PROBLEM STATEMENT -
Up to and including the line with "[per-stage QoR]", restate the records below word for word, beginning with their first line.

TASK MATERIAL -

★ ★ ★ ★

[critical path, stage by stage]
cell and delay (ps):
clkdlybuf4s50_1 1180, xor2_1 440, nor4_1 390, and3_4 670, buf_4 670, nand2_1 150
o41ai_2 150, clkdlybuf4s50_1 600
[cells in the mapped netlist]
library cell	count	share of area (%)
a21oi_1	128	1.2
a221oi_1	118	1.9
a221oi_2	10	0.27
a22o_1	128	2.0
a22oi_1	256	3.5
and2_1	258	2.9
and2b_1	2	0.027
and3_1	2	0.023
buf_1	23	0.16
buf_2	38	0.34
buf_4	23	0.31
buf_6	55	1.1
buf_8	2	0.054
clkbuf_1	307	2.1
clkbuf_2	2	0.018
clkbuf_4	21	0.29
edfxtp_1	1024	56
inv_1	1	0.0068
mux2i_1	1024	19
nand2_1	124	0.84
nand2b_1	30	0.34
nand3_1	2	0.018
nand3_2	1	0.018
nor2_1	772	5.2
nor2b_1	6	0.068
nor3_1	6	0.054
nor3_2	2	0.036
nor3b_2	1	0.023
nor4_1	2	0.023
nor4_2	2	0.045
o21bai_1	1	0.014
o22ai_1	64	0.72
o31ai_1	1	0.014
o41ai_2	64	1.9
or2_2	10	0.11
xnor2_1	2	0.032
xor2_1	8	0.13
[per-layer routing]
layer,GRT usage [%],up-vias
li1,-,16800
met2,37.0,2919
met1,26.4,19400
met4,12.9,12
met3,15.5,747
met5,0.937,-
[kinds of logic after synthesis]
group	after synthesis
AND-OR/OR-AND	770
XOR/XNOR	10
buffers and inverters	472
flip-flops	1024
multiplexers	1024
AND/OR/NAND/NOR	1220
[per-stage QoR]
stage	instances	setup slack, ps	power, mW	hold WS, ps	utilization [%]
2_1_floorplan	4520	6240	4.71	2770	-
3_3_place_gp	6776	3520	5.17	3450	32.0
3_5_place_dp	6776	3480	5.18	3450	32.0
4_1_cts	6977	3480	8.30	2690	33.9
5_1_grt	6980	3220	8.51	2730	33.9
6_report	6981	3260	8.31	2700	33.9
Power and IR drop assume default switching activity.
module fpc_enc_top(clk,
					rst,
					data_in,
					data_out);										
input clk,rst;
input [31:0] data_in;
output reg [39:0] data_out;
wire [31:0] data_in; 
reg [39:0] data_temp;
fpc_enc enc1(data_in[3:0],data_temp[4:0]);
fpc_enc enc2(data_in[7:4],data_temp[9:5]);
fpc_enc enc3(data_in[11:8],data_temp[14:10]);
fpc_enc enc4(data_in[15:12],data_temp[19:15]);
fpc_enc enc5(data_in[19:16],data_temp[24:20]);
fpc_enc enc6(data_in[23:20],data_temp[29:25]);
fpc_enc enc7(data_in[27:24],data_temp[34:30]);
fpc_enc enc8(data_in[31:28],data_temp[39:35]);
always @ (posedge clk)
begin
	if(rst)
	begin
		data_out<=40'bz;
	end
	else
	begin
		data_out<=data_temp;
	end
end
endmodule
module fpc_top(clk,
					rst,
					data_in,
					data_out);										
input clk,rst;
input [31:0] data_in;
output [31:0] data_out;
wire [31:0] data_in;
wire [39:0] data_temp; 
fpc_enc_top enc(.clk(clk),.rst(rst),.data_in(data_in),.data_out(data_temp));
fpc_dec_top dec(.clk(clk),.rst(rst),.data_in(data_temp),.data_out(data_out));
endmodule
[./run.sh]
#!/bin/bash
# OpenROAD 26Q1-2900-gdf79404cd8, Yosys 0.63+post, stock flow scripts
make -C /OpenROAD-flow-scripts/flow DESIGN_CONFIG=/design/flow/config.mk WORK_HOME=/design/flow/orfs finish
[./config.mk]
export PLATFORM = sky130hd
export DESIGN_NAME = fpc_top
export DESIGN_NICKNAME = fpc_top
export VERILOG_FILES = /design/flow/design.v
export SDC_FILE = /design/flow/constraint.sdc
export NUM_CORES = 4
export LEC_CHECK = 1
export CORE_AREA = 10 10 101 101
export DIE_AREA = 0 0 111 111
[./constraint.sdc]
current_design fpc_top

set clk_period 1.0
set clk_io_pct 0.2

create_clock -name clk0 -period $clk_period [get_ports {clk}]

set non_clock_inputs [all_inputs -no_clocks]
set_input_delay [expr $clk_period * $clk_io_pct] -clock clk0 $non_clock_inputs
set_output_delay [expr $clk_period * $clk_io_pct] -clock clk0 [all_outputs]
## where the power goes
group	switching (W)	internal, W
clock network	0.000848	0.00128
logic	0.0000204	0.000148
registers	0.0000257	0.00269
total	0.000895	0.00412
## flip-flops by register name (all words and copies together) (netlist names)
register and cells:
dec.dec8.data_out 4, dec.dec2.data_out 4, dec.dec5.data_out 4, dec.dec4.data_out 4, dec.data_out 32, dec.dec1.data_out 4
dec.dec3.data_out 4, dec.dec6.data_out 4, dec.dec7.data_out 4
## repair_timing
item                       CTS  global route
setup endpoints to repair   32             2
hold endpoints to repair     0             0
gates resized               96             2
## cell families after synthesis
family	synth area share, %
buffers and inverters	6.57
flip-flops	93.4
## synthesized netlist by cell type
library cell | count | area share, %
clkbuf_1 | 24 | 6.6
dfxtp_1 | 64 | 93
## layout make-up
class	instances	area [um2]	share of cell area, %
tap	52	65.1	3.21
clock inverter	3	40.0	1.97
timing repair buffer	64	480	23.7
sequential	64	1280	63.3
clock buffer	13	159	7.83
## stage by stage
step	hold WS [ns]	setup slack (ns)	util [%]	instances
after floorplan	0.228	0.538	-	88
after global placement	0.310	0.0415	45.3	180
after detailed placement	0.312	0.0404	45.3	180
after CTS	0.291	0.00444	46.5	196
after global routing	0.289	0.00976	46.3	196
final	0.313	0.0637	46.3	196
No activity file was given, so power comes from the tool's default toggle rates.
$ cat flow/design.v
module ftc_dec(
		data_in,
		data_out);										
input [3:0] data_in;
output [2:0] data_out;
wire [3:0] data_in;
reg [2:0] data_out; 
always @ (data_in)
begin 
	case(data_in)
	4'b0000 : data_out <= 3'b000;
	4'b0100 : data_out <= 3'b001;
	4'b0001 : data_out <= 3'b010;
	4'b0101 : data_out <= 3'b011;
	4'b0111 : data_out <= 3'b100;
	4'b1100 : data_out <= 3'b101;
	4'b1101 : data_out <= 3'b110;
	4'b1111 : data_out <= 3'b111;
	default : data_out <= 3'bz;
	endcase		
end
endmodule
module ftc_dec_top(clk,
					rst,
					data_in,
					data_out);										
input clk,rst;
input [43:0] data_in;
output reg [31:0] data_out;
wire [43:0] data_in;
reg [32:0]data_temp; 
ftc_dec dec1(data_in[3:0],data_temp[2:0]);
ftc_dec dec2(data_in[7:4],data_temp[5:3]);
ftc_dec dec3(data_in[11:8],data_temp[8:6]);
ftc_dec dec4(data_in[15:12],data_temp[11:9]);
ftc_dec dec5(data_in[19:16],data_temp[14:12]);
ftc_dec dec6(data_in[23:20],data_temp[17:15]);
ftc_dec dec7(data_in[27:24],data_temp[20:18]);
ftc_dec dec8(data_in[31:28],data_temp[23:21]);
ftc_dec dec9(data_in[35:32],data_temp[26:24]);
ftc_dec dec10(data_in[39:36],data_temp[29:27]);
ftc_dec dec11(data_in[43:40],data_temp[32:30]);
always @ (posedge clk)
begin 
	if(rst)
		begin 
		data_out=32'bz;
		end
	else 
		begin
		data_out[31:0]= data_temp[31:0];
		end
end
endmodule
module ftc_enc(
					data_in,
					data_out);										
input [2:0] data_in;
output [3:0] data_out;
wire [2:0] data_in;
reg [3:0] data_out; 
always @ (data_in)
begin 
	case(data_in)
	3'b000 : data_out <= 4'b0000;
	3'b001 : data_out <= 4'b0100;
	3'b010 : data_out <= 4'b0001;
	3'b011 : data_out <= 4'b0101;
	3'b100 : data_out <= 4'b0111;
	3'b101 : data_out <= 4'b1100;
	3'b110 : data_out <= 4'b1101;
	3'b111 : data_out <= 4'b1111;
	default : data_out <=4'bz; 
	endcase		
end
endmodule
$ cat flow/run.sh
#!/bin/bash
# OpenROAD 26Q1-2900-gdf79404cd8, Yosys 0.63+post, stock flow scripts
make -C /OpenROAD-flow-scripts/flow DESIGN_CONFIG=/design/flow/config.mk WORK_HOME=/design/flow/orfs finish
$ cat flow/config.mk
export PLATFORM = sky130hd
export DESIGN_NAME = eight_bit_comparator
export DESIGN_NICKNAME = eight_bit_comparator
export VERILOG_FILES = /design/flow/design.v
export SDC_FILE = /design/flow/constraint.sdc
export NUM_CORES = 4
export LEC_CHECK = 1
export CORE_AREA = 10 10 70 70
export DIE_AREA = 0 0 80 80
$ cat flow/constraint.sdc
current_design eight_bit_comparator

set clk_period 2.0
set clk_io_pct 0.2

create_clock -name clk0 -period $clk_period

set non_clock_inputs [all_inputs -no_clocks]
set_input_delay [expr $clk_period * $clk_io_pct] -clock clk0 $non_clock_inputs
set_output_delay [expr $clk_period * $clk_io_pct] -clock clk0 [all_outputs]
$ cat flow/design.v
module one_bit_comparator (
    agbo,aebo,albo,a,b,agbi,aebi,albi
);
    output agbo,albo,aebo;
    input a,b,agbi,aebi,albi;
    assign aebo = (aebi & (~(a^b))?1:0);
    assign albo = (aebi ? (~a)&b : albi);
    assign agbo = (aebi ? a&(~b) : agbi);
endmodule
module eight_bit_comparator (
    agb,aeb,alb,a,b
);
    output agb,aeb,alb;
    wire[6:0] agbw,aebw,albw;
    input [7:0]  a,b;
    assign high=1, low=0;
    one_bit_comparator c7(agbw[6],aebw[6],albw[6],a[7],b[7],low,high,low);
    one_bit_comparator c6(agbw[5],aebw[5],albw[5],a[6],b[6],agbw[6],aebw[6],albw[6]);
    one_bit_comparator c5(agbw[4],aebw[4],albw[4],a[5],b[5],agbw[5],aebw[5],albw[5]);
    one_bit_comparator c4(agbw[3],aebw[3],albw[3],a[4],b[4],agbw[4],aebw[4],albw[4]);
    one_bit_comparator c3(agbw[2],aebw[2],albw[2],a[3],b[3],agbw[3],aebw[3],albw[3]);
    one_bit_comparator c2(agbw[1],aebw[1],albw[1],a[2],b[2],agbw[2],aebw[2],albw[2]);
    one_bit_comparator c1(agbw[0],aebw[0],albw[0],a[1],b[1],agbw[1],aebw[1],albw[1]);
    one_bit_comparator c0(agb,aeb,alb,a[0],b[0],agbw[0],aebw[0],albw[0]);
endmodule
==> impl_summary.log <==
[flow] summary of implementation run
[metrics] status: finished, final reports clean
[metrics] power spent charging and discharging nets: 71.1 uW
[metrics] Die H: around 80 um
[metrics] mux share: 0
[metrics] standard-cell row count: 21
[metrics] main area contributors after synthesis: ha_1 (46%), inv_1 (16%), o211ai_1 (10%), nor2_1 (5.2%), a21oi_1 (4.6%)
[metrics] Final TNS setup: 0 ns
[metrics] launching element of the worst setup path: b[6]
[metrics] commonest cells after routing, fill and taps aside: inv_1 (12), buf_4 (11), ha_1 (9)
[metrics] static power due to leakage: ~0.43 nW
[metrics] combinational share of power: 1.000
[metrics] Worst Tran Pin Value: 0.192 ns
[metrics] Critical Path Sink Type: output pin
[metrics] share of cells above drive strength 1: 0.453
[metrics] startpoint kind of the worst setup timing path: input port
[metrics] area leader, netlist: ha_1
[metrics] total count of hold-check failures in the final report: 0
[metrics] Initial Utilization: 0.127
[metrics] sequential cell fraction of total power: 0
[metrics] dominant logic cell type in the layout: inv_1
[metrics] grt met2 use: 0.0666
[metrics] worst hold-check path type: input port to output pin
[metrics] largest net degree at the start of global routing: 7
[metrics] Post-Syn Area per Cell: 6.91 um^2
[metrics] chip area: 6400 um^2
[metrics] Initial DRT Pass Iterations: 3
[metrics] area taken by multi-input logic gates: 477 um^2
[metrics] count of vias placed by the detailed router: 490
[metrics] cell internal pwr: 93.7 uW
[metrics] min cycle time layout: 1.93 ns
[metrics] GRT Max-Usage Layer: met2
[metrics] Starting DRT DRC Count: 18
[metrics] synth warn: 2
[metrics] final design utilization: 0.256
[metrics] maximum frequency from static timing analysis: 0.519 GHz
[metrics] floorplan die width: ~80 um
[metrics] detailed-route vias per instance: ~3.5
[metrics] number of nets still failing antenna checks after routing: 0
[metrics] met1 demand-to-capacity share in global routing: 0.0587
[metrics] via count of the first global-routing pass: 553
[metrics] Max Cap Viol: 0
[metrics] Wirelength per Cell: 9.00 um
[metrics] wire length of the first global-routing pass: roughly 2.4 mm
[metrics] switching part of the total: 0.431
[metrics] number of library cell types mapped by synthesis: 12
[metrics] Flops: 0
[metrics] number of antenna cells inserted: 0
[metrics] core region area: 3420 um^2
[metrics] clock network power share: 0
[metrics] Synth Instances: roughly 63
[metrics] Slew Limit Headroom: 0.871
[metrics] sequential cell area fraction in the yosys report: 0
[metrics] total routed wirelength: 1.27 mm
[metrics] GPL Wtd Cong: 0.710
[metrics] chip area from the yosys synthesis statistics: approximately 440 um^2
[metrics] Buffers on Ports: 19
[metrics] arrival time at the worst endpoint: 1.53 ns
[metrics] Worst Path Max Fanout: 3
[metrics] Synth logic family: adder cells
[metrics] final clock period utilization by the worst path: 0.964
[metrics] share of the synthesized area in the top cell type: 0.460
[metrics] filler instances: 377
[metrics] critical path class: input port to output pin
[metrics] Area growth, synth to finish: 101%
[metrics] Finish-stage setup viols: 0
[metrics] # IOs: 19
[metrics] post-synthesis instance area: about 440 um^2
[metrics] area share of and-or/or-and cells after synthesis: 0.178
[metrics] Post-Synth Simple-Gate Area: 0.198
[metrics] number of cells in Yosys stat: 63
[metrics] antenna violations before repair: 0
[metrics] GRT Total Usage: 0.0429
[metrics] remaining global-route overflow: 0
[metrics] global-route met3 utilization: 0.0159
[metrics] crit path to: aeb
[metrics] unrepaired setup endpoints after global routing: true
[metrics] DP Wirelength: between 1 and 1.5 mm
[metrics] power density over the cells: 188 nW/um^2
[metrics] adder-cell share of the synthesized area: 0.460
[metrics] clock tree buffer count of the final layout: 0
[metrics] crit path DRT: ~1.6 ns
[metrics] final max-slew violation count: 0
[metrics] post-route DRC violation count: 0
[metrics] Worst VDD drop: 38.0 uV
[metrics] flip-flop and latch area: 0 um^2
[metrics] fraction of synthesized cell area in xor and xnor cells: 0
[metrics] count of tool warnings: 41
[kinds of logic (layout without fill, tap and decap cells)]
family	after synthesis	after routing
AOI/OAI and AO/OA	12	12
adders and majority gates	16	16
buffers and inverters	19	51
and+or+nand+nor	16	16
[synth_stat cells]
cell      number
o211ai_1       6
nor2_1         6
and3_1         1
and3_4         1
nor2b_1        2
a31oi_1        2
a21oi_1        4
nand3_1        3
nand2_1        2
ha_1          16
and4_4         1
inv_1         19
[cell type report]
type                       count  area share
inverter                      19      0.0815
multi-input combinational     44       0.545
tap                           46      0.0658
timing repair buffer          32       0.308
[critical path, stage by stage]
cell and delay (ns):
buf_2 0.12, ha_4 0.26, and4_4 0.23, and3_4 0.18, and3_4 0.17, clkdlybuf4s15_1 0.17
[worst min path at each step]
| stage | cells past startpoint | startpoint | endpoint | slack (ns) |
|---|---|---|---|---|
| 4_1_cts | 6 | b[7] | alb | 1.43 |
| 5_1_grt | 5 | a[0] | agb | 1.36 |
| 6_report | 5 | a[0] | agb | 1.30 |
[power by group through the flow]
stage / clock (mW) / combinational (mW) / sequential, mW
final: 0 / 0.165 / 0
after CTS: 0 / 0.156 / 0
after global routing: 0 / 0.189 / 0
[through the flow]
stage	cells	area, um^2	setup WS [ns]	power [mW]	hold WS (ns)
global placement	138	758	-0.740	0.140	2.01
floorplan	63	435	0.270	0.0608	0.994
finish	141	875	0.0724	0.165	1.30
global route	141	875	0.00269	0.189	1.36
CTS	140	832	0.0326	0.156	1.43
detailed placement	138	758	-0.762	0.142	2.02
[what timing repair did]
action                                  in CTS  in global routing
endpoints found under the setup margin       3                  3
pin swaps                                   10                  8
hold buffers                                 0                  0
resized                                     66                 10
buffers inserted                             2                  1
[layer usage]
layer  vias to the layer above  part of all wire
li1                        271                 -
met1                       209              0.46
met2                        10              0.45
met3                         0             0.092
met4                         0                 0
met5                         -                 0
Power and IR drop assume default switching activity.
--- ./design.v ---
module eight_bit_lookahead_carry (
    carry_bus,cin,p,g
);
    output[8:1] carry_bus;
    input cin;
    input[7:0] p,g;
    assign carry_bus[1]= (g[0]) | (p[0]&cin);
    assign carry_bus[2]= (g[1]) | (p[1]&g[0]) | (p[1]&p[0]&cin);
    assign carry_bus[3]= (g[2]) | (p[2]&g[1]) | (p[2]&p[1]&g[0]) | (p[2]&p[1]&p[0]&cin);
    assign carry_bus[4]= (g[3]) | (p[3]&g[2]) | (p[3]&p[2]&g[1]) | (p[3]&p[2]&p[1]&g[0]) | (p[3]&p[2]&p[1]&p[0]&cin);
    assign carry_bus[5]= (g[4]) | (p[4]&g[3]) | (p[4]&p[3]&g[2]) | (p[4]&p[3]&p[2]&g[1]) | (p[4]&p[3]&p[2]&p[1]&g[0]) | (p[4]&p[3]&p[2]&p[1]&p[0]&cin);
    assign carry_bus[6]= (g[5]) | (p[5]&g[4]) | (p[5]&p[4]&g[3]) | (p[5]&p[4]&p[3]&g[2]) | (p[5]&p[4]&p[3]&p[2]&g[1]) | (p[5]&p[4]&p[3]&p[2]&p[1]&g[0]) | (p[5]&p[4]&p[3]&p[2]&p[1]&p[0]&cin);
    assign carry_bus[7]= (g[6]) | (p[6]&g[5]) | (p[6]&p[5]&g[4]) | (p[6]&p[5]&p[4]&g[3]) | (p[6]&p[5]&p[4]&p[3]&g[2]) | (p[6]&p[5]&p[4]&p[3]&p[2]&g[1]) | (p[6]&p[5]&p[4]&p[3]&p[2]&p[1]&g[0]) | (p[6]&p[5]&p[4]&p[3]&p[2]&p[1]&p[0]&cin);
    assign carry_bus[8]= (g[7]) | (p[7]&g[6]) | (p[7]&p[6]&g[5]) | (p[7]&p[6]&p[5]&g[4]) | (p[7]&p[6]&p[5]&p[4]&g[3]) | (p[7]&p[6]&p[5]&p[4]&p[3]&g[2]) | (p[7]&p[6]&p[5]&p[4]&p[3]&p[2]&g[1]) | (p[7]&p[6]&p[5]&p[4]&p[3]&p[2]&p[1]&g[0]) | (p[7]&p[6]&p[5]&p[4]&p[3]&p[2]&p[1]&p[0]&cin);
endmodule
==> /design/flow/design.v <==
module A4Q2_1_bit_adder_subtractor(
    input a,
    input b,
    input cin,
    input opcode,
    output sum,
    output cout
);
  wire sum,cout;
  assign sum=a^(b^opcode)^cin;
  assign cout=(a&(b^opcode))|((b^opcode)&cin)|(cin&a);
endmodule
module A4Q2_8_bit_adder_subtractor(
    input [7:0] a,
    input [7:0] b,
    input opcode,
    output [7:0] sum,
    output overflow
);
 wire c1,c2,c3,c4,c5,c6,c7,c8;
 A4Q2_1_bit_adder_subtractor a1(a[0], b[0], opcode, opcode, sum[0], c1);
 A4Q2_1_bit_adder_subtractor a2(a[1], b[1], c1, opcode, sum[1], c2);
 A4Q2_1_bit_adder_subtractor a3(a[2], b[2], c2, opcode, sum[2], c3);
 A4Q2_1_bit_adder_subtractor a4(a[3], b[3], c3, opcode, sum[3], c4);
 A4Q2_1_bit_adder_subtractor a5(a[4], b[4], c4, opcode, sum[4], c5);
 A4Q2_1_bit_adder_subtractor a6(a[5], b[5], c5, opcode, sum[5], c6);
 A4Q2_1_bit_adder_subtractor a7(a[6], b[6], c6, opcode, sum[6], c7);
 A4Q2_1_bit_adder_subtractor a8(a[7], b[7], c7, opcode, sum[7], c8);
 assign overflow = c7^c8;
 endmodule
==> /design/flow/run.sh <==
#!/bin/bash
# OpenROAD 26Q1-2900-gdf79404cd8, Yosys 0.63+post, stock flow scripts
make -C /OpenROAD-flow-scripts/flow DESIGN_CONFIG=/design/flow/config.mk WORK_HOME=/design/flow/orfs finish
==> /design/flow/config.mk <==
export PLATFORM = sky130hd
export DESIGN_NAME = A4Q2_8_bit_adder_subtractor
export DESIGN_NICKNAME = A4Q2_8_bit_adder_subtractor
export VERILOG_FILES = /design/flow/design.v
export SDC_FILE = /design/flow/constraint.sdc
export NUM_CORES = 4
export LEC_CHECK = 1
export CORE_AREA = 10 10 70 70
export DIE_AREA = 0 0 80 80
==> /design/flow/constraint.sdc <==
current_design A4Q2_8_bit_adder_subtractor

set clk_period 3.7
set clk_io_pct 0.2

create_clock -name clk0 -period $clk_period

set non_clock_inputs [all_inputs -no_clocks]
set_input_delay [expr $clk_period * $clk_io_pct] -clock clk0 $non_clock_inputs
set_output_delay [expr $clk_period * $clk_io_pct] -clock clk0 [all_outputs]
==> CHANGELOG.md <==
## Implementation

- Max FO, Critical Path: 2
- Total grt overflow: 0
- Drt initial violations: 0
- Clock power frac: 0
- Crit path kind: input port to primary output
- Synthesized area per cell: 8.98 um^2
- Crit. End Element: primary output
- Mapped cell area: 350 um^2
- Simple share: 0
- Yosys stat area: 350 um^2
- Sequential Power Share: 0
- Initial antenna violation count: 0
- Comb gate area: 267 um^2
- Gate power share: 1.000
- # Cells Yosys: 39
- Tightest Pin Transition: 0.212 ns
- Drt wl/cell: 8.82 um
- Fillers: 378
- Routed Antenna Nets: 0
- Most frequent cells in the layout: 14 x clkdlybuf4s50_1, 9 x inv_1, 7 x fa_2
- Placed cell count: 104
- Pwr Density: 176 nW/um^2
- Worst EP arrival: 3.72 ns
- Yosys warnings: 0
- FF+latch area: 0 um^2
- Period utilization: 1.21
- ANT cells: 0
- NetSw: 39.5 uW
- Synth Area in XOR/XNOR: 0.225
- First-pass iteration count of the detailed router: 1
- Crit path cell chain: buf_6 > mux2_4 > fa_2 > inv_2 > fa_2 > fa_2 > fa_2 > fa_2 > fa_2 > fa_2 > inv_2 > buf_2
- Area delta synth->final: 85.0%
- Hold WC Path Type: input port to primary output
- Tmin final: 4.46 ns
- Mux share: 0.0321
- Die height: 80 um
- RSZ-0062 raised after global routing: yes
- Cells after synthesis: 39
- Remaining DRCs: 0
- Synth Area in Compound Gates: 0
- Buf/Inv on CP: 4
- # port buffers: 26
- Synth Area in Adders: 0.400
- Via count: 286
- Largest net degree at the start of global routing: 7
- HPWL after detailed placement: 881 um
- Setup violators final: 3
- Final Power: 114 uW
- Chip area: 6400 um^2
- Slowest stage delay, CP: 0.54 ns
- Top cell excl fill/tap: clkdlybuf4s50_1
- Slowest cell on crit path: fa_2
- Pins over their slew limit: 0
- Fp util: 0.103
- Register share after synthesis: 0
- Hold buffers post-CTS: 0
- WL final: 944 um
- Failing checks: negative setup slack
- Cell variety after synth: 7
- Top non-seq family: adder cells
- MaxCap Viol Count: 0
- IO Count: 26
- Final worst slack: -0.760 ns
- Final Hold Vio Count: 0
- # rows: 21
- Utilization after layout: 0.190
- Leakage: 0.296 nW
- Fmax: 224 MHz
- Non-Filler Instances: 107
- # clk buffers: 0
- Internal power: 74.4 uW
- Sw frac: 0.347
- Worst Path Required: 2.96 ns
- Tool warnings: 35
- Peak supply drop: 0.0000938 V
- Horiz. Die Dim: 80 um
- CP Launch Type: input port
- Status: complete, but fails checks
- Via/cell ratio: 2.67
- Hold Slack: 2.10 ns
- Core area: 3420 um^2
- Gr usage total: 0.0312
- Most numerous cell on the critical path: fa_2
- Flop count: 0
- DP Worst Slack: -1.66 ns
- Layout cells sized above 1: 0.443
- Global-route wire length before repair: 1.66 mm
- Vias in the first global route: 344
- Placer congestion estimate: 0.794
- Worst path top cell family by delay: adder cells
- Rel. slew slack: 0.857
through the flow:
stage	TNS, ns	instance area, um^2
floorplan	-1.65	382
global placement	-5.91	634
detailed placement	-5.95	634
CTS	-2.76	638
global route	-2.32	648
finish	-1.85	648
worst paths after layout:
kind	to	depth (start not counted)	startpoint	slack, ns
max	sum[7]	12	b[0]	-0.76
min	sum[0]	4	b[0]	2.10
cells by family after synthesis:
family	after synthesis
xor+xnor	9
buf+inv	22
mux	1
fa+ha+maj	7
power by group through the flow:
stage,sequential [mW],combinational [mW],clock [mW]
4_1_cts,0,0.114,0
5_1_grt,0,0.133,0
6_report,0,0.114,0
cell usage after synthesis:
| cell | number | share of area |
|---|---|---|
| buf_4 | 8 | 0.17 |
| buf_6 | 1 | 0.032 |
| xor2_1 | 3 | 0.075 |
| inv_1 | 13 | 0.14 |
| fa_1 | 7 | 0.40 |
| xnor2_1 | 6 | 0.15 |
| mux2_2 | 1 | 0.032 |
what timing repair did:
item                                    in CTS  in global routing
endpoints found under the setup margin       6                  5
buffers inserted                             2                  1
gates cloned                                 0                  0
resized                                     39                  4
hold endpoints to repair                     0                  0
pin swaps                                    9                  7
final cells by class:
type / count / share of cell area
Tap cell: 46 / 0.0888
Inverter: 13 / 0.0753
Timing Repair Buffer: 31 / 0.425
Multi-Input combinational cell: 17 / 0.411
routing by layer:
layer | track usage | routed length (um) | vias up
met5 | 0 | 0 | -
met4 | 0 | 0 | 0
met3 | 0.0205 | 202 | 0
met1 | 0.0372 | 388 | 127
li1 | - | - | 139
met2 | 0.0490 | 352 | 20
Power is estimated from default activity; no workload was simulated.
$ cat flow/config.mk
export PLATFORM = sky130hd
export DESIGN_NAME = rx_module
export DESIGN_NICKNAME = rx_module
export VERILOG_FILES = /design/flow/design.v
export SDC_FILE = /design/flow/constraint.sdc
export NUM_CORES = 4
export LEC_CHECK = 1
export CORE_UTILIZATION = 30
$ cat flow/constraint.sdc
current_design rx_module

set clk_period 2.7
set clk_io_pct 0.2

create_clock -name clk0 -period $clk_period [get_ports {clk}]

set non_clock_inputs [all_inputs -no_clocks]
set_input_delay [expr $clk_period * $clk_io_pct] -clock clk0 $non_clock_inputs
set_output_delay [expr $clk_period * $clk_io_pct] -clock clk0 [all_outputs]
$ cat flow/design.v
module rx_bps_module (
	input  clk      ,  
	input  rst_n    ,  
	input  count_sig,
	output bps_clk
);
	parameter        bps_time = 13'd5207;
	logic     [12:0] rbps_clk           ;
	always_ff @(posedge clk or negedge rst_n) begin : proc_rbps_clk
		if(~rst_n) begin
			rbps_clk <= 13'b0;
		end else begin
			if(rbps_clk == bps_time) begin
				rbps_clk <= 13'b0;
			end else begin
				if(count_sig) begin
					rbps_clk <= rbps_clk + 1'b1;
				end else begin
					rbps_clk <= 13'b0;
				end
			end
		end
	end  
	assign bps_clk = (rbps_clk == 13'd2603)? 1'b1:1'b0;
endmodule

★ ★ ★ ★

SOLVED EXERCISE -
[critical path, stage by stage]
cell and delay (ps):
clkdlybuf4s50_1 1180, xor2_1 440, nor4_1 390, and3_4 670, buf_4 670, nand2_1 150
o41ai_2 150, clkdlybuf4s50_1 600
[cells in the mapped netlist]
library cell	count	share of area (%)
a21oi_1	128	1.2
a221oi_1	118	1.9
a221oi_2	10	0.27
a22o_1	128	2.0
a22oi_1	256	3.5
and2_1	258	2.9
and2b_1	2	0.027
and3_1	2	0.023
buf_1	23	0.16
buf_2	38	0.34
buf_4	23	0.31
buf_6	55	1.1
buf_8	2	0.054
clkbuf_1	307	2.1
clkbuf_2	2	0.018
clkbuf_4	21	0.29
edfxtp_1	1024	56
inv_1	1	0.0068
mux2i_1	1024	19
nand2_1	124	0.84
nand2b_1	30	0.34
nand3_1	2	0.018
nand3_2	1	0.018
nor2_1	772	5.2
nor2b_1	6	0.068
nor3_1	6	0.054
nor3_2	2	0.036
nor3b_2	1	0.023
nor4_1	2	0.023
nor4_2	2	0.045
o21bai_1	1	0.014
o22ai_1	64	0.72
o31ai_1	1	0.014
o41ai_2	64	1.9
or2_2	10	0.11
xnor2_1	2	0.032
xor2_1	8	0.13
[per-layer routing]
layer,GRT usage [%],up-vias
li1,-,16800
met2,37.0,2919
met1,26.4,19400
met4,12.9,12
met3,15.5,747
met5,0.937,-
[kinds of logic after synthesis]
group	after synthesis
AND-OR/OR-AND	770
XOR/XNOR	10
buffers and inverters	472
flip-flops	1024
multiplexers	1024
AND/OR/NAND/NOR	1220
[per-stage QoR]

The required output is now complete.